* [EXERCISE OBJECTIVE]: From the records below, copy out exactly the lines from the one containing "logic fire;" to the one containing "export NUM_CORES = 1", both included. Add nothing else.

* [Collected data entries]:
++++++++++++++++++++

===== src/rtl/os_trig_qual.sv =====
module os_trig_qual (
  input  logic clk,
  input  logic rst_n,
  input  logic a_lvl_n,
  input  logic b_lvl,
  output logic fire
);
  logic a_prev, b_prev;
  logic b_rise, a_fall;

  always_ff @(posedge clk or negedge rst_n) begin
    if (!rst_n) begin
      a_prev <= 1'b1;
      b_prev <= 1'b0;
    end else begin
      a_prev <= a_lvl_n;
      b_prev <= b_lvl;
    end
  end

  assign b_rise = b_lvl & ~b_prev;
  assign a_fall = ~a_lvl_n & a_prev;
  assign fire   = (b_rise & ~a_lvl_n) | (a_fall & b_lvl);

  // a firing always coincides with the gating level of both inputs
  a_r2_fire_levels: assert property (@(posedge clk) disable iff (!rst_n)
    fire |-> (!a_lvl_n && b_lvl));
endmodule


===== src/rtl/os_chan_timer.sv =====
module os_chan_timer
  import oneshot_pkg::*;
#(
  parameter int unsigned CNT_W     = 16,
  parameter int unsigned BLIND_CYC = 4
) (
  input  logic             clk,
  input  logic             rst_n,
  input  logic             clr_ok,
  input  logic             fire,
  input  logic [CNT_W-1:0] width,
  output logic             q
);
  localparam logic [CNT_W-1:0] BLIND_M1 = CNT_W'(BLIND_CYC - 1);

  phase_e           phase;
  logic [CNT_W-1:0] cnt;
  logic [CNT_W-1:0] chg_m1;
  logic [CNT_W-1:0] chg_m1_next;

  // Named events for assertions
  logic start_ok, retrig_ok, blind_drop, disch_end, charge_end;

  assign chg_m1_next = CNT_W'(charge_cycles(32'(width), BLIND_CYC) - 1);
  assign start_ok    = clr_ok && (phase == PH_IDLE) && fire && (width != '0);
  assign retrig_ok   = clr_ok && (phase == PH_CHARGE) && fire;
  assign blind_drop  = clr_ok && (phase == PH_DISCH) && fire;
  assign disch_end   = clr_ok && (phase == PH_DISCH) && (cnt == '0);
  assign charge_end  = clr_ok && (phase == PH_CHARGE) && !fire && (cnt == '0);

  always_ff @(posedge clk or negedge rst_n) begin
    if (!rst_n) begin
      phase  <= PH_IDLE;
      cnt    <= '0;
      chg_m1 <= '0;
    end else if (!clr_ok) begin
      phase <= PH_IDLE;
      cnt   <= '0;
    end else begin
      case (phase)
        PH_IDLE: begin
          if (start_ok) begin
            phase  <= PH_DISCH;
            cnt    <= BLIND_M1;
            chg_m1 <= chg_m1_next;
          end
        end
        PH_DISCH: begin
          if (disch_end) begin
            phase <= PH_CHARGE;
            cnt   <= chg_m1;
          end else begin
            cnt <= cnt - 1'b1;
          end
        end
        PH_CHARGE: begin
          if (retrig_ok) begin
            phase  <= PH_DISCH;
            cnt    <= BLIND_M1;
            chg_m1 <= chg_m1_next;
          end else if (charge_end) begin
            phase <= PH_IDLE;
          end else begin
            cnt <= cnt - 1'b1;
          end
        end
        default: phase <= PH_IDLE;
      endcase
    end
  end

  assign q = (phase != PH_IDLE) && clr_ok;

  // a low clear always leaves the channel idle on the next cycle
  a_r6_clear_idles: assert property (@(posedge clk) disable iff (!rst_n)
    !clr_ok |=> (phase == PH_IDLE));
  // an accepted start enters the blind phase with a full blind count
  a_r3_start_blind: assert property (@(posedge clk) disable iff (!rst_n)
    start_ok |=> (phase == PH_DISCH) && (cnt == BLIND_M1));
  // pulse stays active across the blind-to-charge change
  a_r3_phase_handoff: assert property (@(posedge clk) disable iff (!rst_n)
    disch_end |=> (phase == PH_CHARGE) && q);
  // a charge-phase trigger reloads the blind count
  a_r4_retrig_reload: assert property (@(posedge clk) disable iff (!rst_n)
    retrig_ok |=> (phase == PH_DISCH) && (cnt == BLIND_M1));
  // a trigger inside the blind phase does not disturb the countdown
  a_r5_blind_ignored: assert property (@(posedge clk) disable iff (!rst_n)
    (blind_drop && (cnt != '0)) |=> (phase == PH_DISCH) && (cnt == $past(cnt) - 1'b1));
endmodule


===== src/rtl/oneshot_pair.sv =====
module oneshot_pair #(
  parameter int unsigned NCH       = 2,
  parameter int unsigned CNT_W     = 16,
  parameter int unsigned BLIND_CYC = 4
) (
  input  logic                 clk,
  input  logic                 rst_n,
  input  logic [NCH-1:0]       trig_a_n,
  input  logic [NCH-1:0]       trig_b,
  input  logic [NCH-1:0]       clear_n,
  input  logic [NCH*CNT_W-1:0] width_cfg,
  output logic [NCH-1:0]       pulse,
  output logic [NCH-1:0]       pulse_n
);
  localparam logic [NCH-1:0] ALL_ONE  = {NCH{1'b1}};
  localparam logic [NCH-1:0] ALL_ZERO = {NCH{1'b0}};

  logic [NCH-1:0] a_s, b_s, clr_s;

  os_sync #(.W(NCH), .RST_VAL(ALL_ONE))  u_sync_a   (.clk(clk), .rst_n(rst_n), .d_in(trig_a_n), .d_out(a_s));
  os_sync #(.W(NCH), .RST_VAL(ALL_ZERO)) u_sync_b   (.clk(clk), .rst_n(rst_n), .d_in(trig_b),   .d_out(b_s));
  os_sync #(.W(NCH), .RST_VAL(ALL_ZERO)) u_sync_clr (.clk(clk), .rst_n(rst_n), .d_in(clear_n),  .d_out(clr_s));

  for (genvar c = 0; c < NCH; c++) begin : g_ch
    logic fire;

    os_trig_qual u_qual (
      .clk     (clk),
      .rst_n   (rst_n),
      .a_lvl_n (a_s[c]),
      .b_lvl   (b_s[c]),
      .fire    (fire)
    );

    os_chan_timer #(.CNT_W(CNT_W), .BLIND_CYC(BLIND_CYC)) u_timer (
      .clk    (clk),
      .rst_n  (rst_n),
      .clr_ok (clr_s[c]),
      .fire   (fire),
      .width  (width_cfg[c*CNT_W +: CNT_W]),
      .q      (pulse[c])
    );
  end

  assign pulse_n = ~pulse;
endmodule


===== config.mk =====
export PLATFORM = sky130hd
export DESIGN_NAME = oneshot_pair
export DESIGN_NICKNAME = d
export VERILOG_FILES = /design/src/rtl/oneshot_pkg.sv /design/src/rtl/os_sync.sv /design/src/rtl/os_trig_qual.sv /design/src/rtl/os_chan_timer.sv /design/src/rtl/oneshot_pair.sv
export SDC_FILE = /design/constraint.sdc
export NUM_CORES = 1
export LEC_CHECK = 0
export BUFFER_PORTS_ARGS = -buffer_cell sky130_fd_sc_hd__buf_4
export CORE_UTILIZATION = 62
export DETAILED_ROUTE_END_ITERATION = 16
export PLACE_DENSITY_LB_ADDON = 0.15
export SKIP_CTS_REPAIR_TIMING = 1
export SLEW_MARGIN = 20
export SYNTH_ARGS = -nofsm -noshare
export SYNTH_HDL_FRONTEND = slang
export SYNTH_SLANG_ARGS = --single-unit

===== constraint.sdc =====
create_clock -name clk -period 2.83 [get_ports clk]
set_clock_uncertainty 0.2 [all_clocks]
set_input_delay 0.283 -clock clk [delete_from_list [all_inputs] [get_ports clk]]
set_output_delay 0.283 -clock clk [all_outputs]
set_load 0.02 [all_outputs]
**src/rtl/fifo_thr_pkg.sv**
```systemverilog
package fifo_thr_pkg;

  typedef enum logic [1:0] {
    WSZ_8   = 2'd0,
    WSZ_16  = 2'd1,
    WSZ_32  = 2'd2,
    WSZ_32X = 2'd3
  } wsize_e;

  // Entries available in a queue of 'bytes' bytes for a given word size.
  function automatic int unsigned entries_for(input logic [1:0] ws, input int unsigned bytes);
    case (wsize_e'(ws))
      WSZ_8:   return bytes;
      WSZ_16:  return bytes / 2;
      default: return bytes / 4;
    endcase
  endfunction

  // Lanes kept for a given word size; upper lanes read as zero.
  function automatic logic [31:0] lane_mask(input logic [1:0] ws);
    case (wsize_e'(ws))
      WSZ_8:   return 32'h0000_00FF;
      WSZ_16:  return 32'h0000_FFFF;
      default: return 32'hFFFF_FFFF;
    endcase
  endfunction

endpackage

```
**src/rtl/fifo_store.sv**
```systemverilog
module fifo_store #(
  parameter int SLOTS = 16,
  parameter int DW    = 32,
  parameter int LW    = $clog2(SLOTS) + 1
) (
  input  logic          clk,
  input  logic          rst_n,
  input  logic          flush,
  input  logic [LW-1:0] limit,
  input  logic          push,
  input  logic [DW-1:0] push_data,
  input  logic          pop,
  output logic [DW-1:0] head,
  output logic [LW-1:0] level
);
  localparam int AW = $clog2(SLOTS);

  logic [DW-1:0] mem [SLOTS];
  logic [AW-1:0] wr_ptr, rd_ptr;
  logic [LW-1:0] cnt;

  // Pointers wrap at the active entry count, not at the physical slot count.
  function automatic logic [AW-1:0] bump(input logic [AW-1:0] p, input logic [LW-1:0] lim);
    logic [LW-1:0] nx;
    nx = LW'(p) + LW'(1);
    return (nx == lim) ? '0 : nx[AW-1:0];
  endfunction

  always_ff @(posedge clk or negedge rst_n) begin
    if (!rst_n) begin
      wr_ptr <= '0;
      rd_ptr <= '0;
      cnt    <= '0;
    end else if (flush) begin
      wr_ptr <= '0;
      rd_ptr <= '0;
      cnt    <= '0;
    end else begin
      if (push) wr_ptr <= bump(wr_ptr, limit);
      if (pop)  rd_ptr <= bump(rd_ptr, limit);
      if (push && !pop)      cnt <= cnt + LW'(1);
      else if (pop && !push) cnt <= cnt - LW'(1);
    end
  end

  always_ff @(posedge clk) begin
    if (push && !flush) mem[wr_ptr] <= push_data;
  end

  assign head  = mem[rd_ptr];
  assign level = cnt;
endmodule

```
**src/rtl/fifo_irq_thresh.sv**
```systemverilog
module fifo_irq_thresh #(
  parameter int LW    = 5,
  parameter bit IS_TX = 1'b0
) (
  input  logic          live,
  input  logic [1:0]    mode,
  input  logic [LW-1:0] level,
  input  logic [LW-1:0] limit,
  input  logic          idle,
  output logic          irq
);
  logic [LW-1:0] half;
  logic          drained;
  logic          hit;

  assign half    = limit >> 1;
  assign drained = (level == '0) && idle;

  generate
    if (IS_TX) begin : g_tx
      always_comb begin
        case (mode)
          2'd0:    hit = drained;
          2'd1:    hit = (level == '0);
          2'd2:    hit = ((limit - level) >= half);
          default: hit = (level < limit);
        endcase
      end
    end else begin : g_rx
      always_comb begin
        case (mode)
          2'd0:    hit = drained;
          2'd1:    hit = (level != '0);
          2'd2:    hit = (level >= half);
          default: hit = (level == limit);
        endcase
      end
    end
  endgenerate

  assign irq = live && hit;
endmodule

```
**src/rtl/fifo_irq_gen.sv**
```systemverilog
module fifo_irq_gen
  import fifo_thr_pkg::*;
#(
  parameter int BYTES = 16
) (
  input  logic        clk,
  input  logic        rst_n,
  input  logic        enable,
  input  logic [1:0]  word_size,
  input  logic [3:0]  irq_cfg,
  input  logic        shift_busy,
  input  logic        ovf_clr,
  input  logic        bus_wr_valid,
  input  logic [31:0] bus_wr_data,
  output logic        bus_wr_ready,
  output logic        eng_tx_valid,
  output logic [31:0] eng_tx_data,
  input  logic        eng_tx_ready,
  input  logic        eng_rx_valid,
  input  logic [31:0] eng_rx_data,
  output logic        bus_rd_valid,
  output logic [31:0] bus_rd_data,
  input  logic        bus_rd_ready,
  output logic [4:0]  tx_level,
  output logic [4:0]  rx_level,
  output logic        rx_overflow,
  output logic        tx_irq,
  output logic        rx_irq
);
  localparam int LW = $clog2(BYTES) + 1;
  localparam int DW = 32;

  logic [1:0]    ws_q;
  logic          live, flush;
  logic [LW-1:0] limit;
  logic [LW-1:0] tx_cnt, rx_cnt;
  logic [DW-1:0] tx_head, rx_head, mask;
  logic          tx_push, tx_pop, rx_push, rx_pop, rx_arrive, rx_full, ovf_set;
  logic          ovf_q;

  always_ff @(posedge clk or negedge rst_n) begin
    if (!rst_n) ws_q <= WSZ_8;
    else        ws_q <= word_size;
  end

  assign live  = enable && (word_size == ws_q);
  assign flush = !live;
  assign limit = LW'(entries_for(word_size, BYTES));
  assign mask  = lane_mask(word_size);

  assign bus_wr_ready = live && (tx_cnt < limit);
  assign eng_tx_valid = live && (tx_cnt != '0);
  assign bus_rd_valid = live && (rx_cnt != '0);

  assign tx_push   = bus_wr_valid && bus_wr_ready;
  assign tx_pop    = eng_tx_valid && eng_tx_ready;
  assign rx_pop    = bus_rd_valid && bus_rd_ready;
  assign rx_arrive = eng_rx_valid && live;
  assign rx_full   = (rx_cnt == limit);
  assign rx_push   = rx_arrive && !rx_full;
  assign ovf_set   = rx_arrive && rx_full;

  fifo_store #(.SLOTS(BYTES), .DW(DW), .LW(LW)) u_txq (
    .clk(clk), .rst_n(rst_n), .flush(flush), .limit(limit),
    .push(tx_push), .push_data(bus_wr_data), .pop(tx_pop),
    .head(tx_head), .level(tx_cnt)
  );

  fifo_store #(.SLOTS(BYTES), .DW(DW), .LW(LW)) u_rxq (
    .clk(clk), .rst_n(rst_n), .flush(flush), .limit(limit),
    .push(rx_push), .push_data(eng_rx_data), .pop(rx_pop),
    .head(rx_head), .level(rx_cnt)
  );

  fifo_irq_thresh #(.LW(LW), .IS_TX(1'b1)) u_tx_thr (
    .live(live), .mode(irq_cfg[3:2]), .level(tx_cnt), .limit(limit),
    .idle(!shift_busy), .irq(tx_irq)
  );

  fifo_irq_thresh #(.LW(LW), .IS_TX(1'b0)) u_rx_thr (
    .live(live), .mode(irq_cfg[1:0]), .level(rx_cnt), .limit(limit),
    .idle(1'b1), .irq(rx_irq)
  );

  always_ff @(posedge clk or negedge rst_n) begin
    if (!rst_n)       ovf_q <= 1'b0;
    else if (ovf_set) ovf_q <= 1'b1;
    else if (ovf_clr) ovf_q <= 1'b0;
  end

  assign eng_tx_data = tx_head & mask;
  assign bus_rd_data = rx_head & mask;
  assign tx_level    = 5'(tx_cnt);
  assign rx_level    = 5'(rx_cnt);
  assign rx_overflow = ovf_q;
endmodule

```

++++++++++++++++++++

* [ANSWER BOX]:
    logic fire;

    os_trig_qual u_qual (
      .clk     (clk),
      .rst_n   (rst_n),
      .a_lvl_n (a_s[c]),
      .b_lvl   (b_s[c]),
      .fire    (fire)
    );

    os_chan_timer #(.CNT_W(CNT_W), .BLIND_CYC(BLIND_CYC)) u_timer (
      .clk    (clk),
      .rst_n  (rst_n),
      .clr_ok (clr_s[c]),
      .fire   (fire),
      .width  (width_cfg[c*CNT_W +: CNT_W]),
      .q      (pulse[c])
    );
  end

  assign pulse_n = ~pulse;
endmodule


===== config.mk =====
export PLATFORM = sky130hd
export DESIGN_NAME = oneshot_pair
export DESIGN_NICKNAME = d
export VERILOG_FILES = /design/src/rtl/oneshot_pkg.sv /design/src/rtl/os_sync.sv /design/src/rtl/os_trig_qual.sv /design/src/rtl/os_chan_timer.sv /design/src/rtl/oneshot_pair.sv
export SDC_FILE = /design/constraint.sdc
export NUM_CORES = 1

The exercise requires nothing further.